However, given the number of bugs that the Kernel Team receives during any development cycle it is impossible for us to review them all. Therefore, we occasionally resort to using automated bots to request further testing. This is such a request.

We have noted that there is a newer version of the development kernel than the one you last tested when this issue was found. Please test again with the newer kernel and indicate in the bug if this issue still exists or not.

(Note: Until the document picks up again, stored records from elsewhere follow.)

$ cat src/rtl/tocb_pkg.sv
// constants for the timing output configuration bank
package tocb_pkg;
    // register index values as printed; byte address is four times the index
    localparam logic [7:0] IDX_OUT6      = 8'h70;
    localparam logic [7:0] IDX_OUT7      = 8'h71;
    localparam logic [7:0] IDX_LINE      = 8'h72;
    localparam logic [7:0] IDX_AUX       = 8'h73;
    localparam logic [7:0] IDX_SYNC_OUT  = 8'h74;
    localparam logic [7:0] IDX_PHMON     = 8'h78;
    localparam logic [7:0] IDX_OFS_LO    = 8'h7A;
    localparam logic [7:0] IDX_OFS_HI    = 8'h7B;
    localparam logic [7:0] IDX_SYNC_MON  = 8'h7C;
    localparam logic [7:0] IDX_SYNC_PH   = 8'h7D;
    // reset values
    localparam logic [7:0] RST_OUT       = 8'h00;
    localparam logic [7:0] RST_LINE      = 8'h40;
    localparam logic [7:0] RST_AUX       = 8'h40;
    localparam logic [7:0] RST_SYNC_OUT  = 8'h60;
    localparam logic [7:0] RST_PHMON     = 8'h00;
    localparam logic [7:0] RST_OFS_LO    = 8'h00;
    localparam logic [7:0] RST_OFS_HI    = 8'h00;
    localparam logic [7:0] RST_SYNC_MON  = 8'h6B;
    localparam logic [7:0] RST_SYNC_PH   = 8'h00;
    // writable bit masks, reserved bits read zero
    localparam logic [7:0] MSK_PHMON     = 8'hBF;
    localparam logic [7:0] MSK_OFS_HI    = 8'h83;
    localparam logic [7:0] MSK_SYNC_MON  = 8'h7F;
    localparam logic [7:0] MSK_SYNC_PH   = 8'h03;
    // field positions
    localparam int SRC_HI = 7;
    localparam int SRC_LO = 4;
    localparam int DIV_HI = 3;
    localparam int B_PATH = 7;
    localparam int B_EN   = 6;
    localparam int B_GATE = 5;
    localparam int B_DUTY = 4;
    localparam int B_COMP = 3;
    localparam int B_EXT_INV  = 7;
    localparam int B_FS_EN    = 6;
    localparam int B_MFS_EN   = 5;
    localparam int B_EDGE     = 4;
    localparam int B_FS_INV   = 3;
    localparam int B_FS_PUL   = 2;
    localparam int B_MFS_INV  = 1;
    localparam int B_MFS_PUL  = 0;
    localparam int B_NOISE    = 7;
    localparam int B_MON_EN   = 5;
    localparam int B_PBO_EN   = 4;
    localparam int B_OFS_EN   = 7;
    // source selector groups
    localparam logic [1:0] GRP_PRI_ANA = 2'h0;
    localparam logic [1:0] GRP_PRI_DIG = 2'h1;
    localparam logic [1:0] GRP_SEC_ANA = 2'h2;
    localparam logic [1:0] GRP_SEC_DIG = 2'h3;
    // transient limit: (code + 7) * 156 ns; code 15 gives 3432, so 12 bits are needed
    localparam logic [11:0] LIM_BIAS = 12'h007;
    localparam logic [11:0] LIM_STEP = 12'h09C;
    // transient window: 0.1 s at 200 MHz
    localparam int CLK_MHZ    = 200;
    localparam int WINDOW_MS  = 100;
    localparam int WINDOW_CYC = WINDOW_MS * 1000 * CLK_MHZ;
    // axi responses
    localparam logic [1:0] RESP_OKAY   = 2'h0;
    localparam logic [1:0] RESP_SLVERR = 2'h2;
endpackage

$ cat src/rtl/tocb_bank.sv
// configuration register bank with output shaping and transient monitor
`timescale 1ns/1ps
`default_nettype none
module tocb_bank #(
    parameter int WINDOW_CYCLES = tocb_pkg::WINDOW_CYC
) (
    input  wire logic        clk_in,
    input  wire logic        rst_in,
    // axi4-lite slave
    input  wire logic [9:0]  s_axi_awaddr_in,
    input  wire logic        s_axi_awvalid_in,
    output logic             s_axi_awready_out,
    input  wire logic [31:0] s_axi_wdata_in,
    input  wire logic [3:0]  s_axi_wstrb_in,
    input  wire logic        s_axi_wvalid_in,
    output logic             s_axi_wready_out,
    output logic [1:0]       s_axi_bresp_out,
    output logic             s_axi_bvalid_out,
    input  wire logic        s_axi_bready_in,
    input  wire logic [9:0]  s_axi_araddr_in,
    input  wire logic        s_axi_arvalid_in,
    output logic             s_axi_arready_out,
    output logic [31:0]      s_axi_rdata_out,
    output logic [1:0]       s_axi_rresp_out,
    output logic             s_axi_rvalid_out,
    input  wire logic        s_axi_rready_in,
    // loop clock sources, same clock domain as the bank
    input  wire logic [3:0]  pri_ana_clk_in,
    input  wire logic [3:0]  pri_dig_clk_in,
    input  wire logic [3:0]  sec_ana_clk_in,
    input  wire logic [3:0]  sec_dig_clk_in,
    input  wire logic [4:0]  out_one_to_five_raw_in,
    input  wire logic        line_composite_in,
    input  wire logic        line_composite_400_in,
    input  wire logic        line_duty_58_in,
    input  wire logic        frame_sync_raw_in,
    input  wire logic        frame_sync_pulse_in,
    input  wire logic        frame_sync_pulse_rise_in,
    input  wire logic        multiframe_sync_raw_in,
    input  wire logic        multiframe_sync_pulse_in,
    input  wire logic        multiframe_sync_pulse_rise_in,
    input  wire logic        sec_input_invalid_in,
    input  wire logic        external_sync_input_in,
    input  wire logic        phase_step_valid_in,
    input  wire logic [15:0] phase_step_ns_in,
    // shaped outputs
    output logic             out_six_out,
    output logic             out_seven_out,
    output logic             line_out_out,
    output logic             aux_out_out,
    output logic [4:0]       out_one_to_five_out,
    output logic             frame_sync_out_pin_out,
    output logic             multiframe_sync_out_pin_out,
    output logic             external_sync_out,
    output logic [3:0]       out_six_division_factor_out,
    output logic [3:0]       out_seven_division_factor_out,
    output logic             noise_window_allow_out,
    output logic [9:0]       io_phase_offset_value_out,
    output logic             io_phase_offset_enable_out,
    output logic [2:0]       sync_alarm_limit_out,
    output logic [1:0]       sync_sampling_phase_out,
    output logic [11:0]      transient_limit_ns_out,
    output logic             phase_build_out_out
);
    // register storage
    logic [7:0] out6_q, out7_q, line_q, aux_q, sync_q, phmon_q;
    logic [7:0] ofs_lo_q, ofs_hi_q, smon_q, sph_q;
    // axi write side holding slots
    logic        aw_hold_q, w_hold_q;
    logic [7:0]  aw_idx_q;
    logic [7:0]  wdata_q;
    logic        wstrb0_q;
    logic        bvalid_q;
    logic [1:0]  bresp_q;
    logic        rvalid_q;
    logic [31:0] rdata_q;
    logic [1:0]  rresp_q;
    logic        wr_go;
    logic        hit_w;
    logic [7:0]  rd_idx;
    logic [7:0]  rd_val;
    logic        rd_hit;

    // accept address and data independently, one write at a time
    assign s_axi_awready_out = !aw_hold_q && !bvalid_q;
    assign s_axi_wready_out  = !w_hold_q && !bvalid_q;
    assign wr_go             = aw_hold_q && w_hold_q && !bvalid_q;
    assign s_axi_bvalid_out  = bvalid_q;
    assign s_axi_bresp_out   = bresp_q;

    // decode of the held write address
    always_comb begin
        case (aw_idx_q)
            tocb_pkg::IDX_OUT6, tocb_pkg::IDX_OUT7, tocb_pkg::IDX_LINE, tocb_pkg::IDX_AUX,
            tocb_pkg::IDX_SYNC_OUT, tocb_pkg::IDX_PHMON, tocb_pkg::IDX_OFS_LO,
            tocb_pkg::IDX_OFS_HI, tocb_pkg::IDX_SYNC_MON, tocb_pkg::IDX_SYNC_PH: hit_w = 1'b1;
            default: hit_w = 1'b0;
        endcase
    end

    // write channel capture and response
    always_ff @(posedge clk_in) begin
        if (rst_in) begin
            aw_hold_q <= 1'b0;
            w_hold_q  <= 1'b0;
            aw_idx_q  <= 8'h00;
            wdata_q   <= 8'h00;
            wstrb0_q  <= 1'b0;
            bvalid_q  <= 1'b0;
            bresp_q   <= tocb_pkg::RESP_OKAY;
        end else begin
            if (s_axi_awvalid_in && s_axi_awready_out) begin
                aw_hold_q <= 1'b1;
                aw_idx_q  <= s_axi_awaddr_in[9:2];
            end
            if (s_axi_wvalid_in && s_axi_wready_out) begin
                w_hold_q <= 1'b1;
                wdata_q  <= s_axi_wdata_in[7:0];
                wstrb0_q <= s_axi_wstrb_in[0];
            end
            if (wr_go) begin
                aw_hold_q <= 1'b0;
                w_hold_q  <= 1'b0;
                bvalid_q  <= 1'b1;
                bresp_q   <= hit_w ? tocb_pkg::RESP_OKAY : tocb_pkg::RESP_SLVERR;
            end else if (bvalid_q && s_axi_bready_in) begin
                bvalid_q <= 1'b0;
            end
        end
    end

    // register updates; only byte lane 0 carries data, reserved bits masked
    always_ff @(posedge clk_in) begin
        if (rst_in) begin
            out6_q   <= tocb_pkg::RST_OUT;
            out7_q   <= tocb_pkg::RST_OUT;
            line_q   <= tocb_pkg::RST_LINE;
            aux_q    <= tocb_pkg::RST_AUX;
            sync_q   <= tocb_pkg::RST_SYNC_OUT;
            phmon_q  <= tocb_pkg::RST_PHMON;
            ofs_lo_q <= tocb_pkg::RST_OFS_LO;
            ofs_hi_q <= tocb_pkg::RST_OFS_HI;
            smon_q   <= tocb_pkg::RST_SYNC_MON;
            sph_q    <= tocb_pkg::RST_SYNC_PH;
        end else if (wr_go && wstrb0_q) begin
            // new value steers logic from the next cycle on
            case (aw_idx_q)
                tocb_pkg::IDX_OUT6:     out6_q   <= wdata_q;
                tocb_pkg::IDX_OUT7:     out7_q   <= wdata_q;
                tocb_pkg::IDX_LINE:     line_q   <= wdata_q;
                tocb_pkg::IDX_AUX:      aux_q    <= wdata_q;
                tocb_pkg::IDX_SYNC_OUT: sync_q   <= wdata_q;
                tocb_pkg::IDX_PHMON:    phmon_q  <= wdata_q & tocb_pkg::MSK_PHMON;
                tocb_pkg::IDX_OFS_LO:   ofs_lo_q <= wdata_q;
                tocb_pkg::IDX_OFS_HI:   ofs_hi_q <= wdata_q & tocb_pkg::MSK_OFS_HI;
                // low nibble kept as written; software owns the fixed pattern
                tocb_pkg::IDX_SYNC_MON: smon_q   <= wdata_q & tocb_pkg::MSK_SYNC_MON;
                tocb_pkg::IDX_SYNC_PH:  sph_q    <= wdata_q & tocb_pkg::MSK_SYNC_PH;
                default:                ;
            endcase
        end
    end

    // read mux; unmapped indices read zero with an error response
    assign rd_idx = s_axi_araddr_in[9:2];
    always_comb begin
        rd_hit = 1'b1;
        case (rd_idx)
            tocb_pkg::IDX_OUT6:     rd_val = out6_q;
            tocb_pkg::IDX_OUT7:     rd_val = out7_q;
            tocb_pkg::IDX_LINE:     rd_val = line_q;
            tocb_pkg::IDX_AUX:      rd_val = aux_q;
            tocb_pkg::IDX_SYNC_OUT: rd_val = sync_q;
            tocb_pkg::IDX_PHMON:    rd_val = phmon_q;
            tocb_pkg::IDX_OFS_LO:   rd_val = ofs_lo_q;
            tocb_pkg::IDX_OFS_HI:   rd_val = ofs_hi_q;
            tocb_pkg::IDX_SYNC_MON: rd_val = smon_q;
            tocb_pkg::IDX_SYNC_PH:  rd_val = sph_q;
            default: begin
                rd_val = 8'h00;
                rd_hit = 1'b0;
            end
        endcase
    end

    // read channel: one read at a time, answer one cycle after address
    assign s_axi_arready_out = !rvalid_q;
    assign s_axi_rvalid_out  = rvalid_q;
    assign s_axi_rdata_out   = rdata_q;
    assign s_axi_rresp_out   = rresp_q;
    always_ff @(posedge clk_in) begin
        if (rst_in) begin
            rvalid_q <= 1'b0;
            rdata_q  <= 32'h0000_0000;
            rresp_q  <= tocb_pkg::RESP_OKAY;
        end else if (s_axi_arvalid_in && !rvalid_q) begin
            rvalid_q <= 1'b1;
            rdata_q  <= {24'h00_0000, rd_val}; // upper bits zero
            rresp_q  <= rd_hit ? tocb_pkg::RESP_OKAY : tocb_pkg::RESP_SLVERR;
        end else if (rvalid_q && s_axi_rready_in) begin
            rvalid_q <= 1'b0;
        end
    end

    // source selector: upper two bits pick group, lower two the path
    function automatic logic pick_src(input logic [3:0] sel, input logic [3:0] pa,
                                      input logic [3:0] pd, input logic [3:0] sa,
                                      input logic [3:0] sd);
        logic r;
        r = 1'b0;
        case (sel[3:2])
            tocb_pkg::GRP_PRI_ANA: r = pa[sel[1:0]];
            tocb_pkg::GRP_PRI_DIG: r = pd[sel[1:0]];
            tocb_pkg::GRP_SEC_ANA: r = sa[sel[1:0]];
            tocb_pkg::GRP_SEC_DIG: r = sd[sel[1:0]];
            default:               r = 1'b0;
        endcase
        return r;
    endfunction

    // external sync input: three-stage synchroniser, change on stage agreement
    logic [2:0] ext_sync_q;
    logic       ext_level_q;
    always_ff @(posedge clk_in) begin
        if (rst_in) begin
            ext_sync_q  <= 3'h0;
            ext_level_q <= 1'b0;
        end else begin
            ext_sync_q <= {ext_sync_q[1:0], external_sync_input_in};
            if (ext_sync_q[2] == ext_sync_q[1]) begin
                ext_level_q <= ext_sync_q[2];
            end
        end
    end

    // secondary-input failure is invalidity only; switchovers do not count
    logic sec_fail;
    assign sec_fail = sec_input_invalid_in;

    // output shaping, all registered
    logic line_src, aux_src, line_wave, line_run, aux_run;
    logic fs_wave, mfs_wave;
    assign line_src  = line_q[tocb_pkg::B_PATH] ? pri_dig_clk_in[0] : sec_dig_clk_in[0];
    assign aux_src   = aux_q[tocb_pkg::B_PATH] ? pri_dig_clk_in[2] : sec_dig_clk_in[2];
    // composite choice, then duty choice on top of the selected loop tick
    assign line_wave = line_src & (line_q[tocb_pkg::B_COMP] ? line_composite_400_in : line_composite_in)
                       & (line_q[tocb_pkg::B_DUTY] ? line_duty_58_in : 1'b1);
    assign line_run  = line_q[tocb_pkg::B_EN] && !(line_q[tocb_pkg::B_GATE] && sec_fail);
    assign aux_run   = aux_q[tocb_pkg::B_EN] && !(aux_q[tocb_pkg::B_GATE] && sec_fail);
    // pulse or square wave, pulse edge chosen by one shared bit
    assign fs_wave   = !sync_q[tocb_pkg::B_FS_PUL] ? frame_sync_raw_in :
                       (sync_q[tocb_pkg::B_EDGE] ? frame_sync_pulse_rise_in : frame_sync_pulse_in);
    assign mfs_wave  = !sync_q[tocb_pkg::B_MFS_PUL] ? multiframe_sync_raw_in :
                       (sync_q[tocb_pkg::B_EDGE] ? multiframe_sync_pulse_rise_in : multiframe_sync_pulse_in);

    // registered output stage; invert applies before gating, so gated and held-low outputs stay low
    always_ff @(posedge clk_in) begin
        if (rst_in) begin
            out_six_out                 <= 1'b0;
            out_seven_out               <= 1'b0;
            line_out_out                <= 1'b0;
            aux_out_out                 <= 1'b0;
            out_one_to_five_out         <= 5'h00;
            frame_sync_out_pin_out      <= 1'b0;
            multiframe_sync_out_pin_out <= 1'b0;
            external_sync_out           <= 1'b0;
        end else begin
            out_six_out   <= pick_src(out6_q[tocb_pkg::SRC_HI:tocb_pkg::SRC_LO], pri_ana_clk_in,
                             pri_dig_clk_in, sec_ana_clk_in, sec_dig_clk_in) ^ line_q[0];
            out_seven_out <= pick_src(out7_q[tocb_pkg::SRC_HI:tocb_pkg::SRC_LO], pri_ana_clk_in,
                             pri_dig_clk_in, sec_ana_clk_in, sec_dig_clk_in) ^ line_q[1];
            line_out_out  <= line_run & line_wave;
            aux_out_out   <= aux_run & (aux_src ^ line_q[2]);
            out_one_to_five_out <= out_one_to_five_raw_in ^ aux_q[4:0];
            frame_sync_out_pin_out <= sync_q[tocb_pkg::B_FS_EN] &
                                      (fs_wave ^ sync_q[tocb_pkg::B_FS_INV]);
            multiframe_sync_out_pin_out <= sync_q[tocb_pkg::B_MFS_EN] &
                                           (mfs_wave ^ sync_q[tocb_pkg::B_MFS_INV]);
            external_sync_out <= ext_level_q ^ sync_q[tocb_pkg::B_EXT_INV];
        end
    end

    // configuration fields driven straight from storage; transient limit computed from its code
    assign out_six_division_factor_out   = out6_q[tocb_pkg::DIV_HI:0];
    assign out_seven_division_factor_out = out7_q[tocb_pkg::DIV_HI:0];
    assign noise_window_allow_out        = phmon_q[tocb_pkg::B_NOISE];
    assign io_phase_offset_value_out     = {ofs_hi_q[1:0], ofs_lo_q};
    assign io_phase_offset_enable_out    = ofs_hi_q[tocb_pkg::B_OFS_EN];
    assign sync_alarm_limit_out          = smon_q[6:4];
    assign sync_sampling_phase_out       = sph_q[1:0];
    assign transient_limit_ns_out = 12'((12'(phmon_q[3:0]) + tocb_pkg::LIM_BIAS) * tocb_pkg::LIM_STEP);

    // transient monitor: accumulate step sizes inside a 0.1 s window
    logic [31:0] win_cnt_q;
    logic [16:0] acc_q;
    logic        mon_on;
    assign mon_on = phmon_q[tocb_pkg::B_MON_EN];
    always_ff @(posedge clk_in) begin
        if (rst_in || !mon_on || win_cnt_q == 32'(WINDOW_CYCLES - 1)) begin
            win_cnt_q <= 32'h0000_0000;
            acc_q     <= 17'h0_0000;
        end else begin
            win_cnt_q <= win_cnt_q + 32'h0000_0001;
            if (phase_step_valid_in && !acc_q[16]) begin
                acc_q <= acc_q + {1'b0, phase_step_ns_in};
            end
        end
    end

    // one-cycle build-out event when accumulated change passes the limit
    logic over_q;
    logic over_now;
    assign over_now = mon_on && (acc_q > {5'h00, transient_limit_ns_out});
    always_ff @(posedge clk_in) begin
        if (rst_in) begin
            over_q              <= 1'b0;
            phase_build_out_out <= 1'b0;
        end else begin
            over_q              <= over_now;
            phase_build_out_out <= over_now && !over_q && phmon_q[tocb_pkg::B_PBO_EN];
        end
    end

    // checks
    held_low_line_a: assert property (@(posedge clk_in) disable iff (rst_in)
        !line_q[tocb_pkg::B_EN] |=> !line_out_out) else $error("line output not held low");
    gate_aux_a: assert property (@(posedge clk_in) disable iff (rst_in)
        aux_q[tocb_pkg::B_GATE] && sec_fail |=> !aux_out_out) else $error("aux not gated on fail");
    frame_off_a: assert property (@(posedge clk_in) disable iff (rst_in)
        !sync_q[tocb_pkg::B_FS_EN] |=> !frame_sync_out_pin_out) else $error("frame sync not low");
    mframe_off_a: assert property (@(posedge clk_in) disable iff (rst_in)
        !sync_q[tocb_pkg::B_MFS_EN] |=> !multiframe_sync_out_pin_out) else $error("multiframe not low");
    pbo_gate_a: assert property (@(posedge clk_in) disable iff (rst_in)
        phase_build_out_out |-> $past(phmon_q[tocb_pkg::B_PBO_EN]) && $past(mon_on))
        else $error("build-out without enables");
    limit_calc_a: assert property (@(posedge clk_in) disable iff (rst_in)
        phmon_q[3:0] == 4'h0 |-> transient_limit_ns_out == 12'h444) else $error("limit formula wrong");
    reserved_zero_a: assert property (@(posedge clk_in) disable iff (rst_in)
        (ofs_hi_q[6:2] == 5'h00) && (sph_q[7:2] == 6'h00) && !phmon_q[6]) else $error("reserved bit set");
    write_apply_a: assert property (@(posedge clk_in) disable iff (rst_in)
        wr_go && wstrb0_q && aw_idx_q == tocb_pkg::IDX_OUT6 |=> out6_q == $past(wdata_q))
        else $error("write not applied next cycle");
    out_six_invert_a: assert property (@(posedge clk_in) disable iff (rst_in)
        out6_q[7:4] == 4'h4 && $stable(out6_q) |=> out_six_out == ($past(pri_dig_clk_in[0]) ^ $past(line_q[0])))
        else $error("output six source or invert wrong");
    bresp_one_a: assert property (@(posedge clk_in) disable iff (rst_in)
        wr_go |=> s_axi_bvalid_out) else $error("no write response");
endmodule
`default_nettype wire

$ cat config.mk
export PLATFORM = sky130hd
export DESIGN_NAME = tocb_bank
export DESIGN_NICKNAME = d
export VERILOG_FILES = /design/src/rtl/tocb_pkg.sv /design/src/rtl/tocb_bank.sv
export SDC_FILE = /design/constraint.sdc
export NUM_CORES = 1
export LEC_CHECK = 0
export ABC_AREA = 1
export BUFFER_PORTS_ARGS = -buffer_cell sky130_fd_sc_hd__buf_2
export CORE_MARGIN = 8
export CORE_UTILIZATION = 45
export DETAILED_ROUTE_END_ITERATION = 10
export MAX_ROUTING_LAYER = met4
export PLACE_DENSITY = 0.73
export SLEW_MARGIN = 15
export SYNTH_ARGS = -nofsm -noshare
export SYNTH_HDL_FRONTEND = slang
export SYNTH_SLANG_ARGS = --single-unit
export TNS_END_PERCENT = 10
$ cat constraint.sdc
create_clock -name clk_in -period 11.5 [get_ports clk_in]
set_clock_uncertainty 0.2 [all_clocks]
set_input_delay 1.725 -clock clk_in [delete_from_list [all_inputs] [get_ports clk_in]]
set_output_delay 1.725 -clock clk_in [all_outputs]
set_load 0.01 [all_outputs]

You can update to the latest development kernel by simply running the following commands in a terminal window:

    sudo apt-get update
    sudo apt-get upgrade

If the bug still exists, change the bug status from Incomplete to Confirmed. If the bug no longer exists, change the bug status from Incomplete to Fix Released.

If you want this bot to quit automatically requesting kernel tests, add a tag named: bot-stop-nagging.

 Thank you for your help, we really do appreciate it.

Changed in linux (Ubuntu):
status: Confirmed → Incomplete
tags: added: kernel-request-3.2.0-18.28
Revision history for this message
Paul Hannah (pkhannah) wrote :

I just did a full update, re-ran dpkg-reconfigure dmrain (just to be sure) and rebooted.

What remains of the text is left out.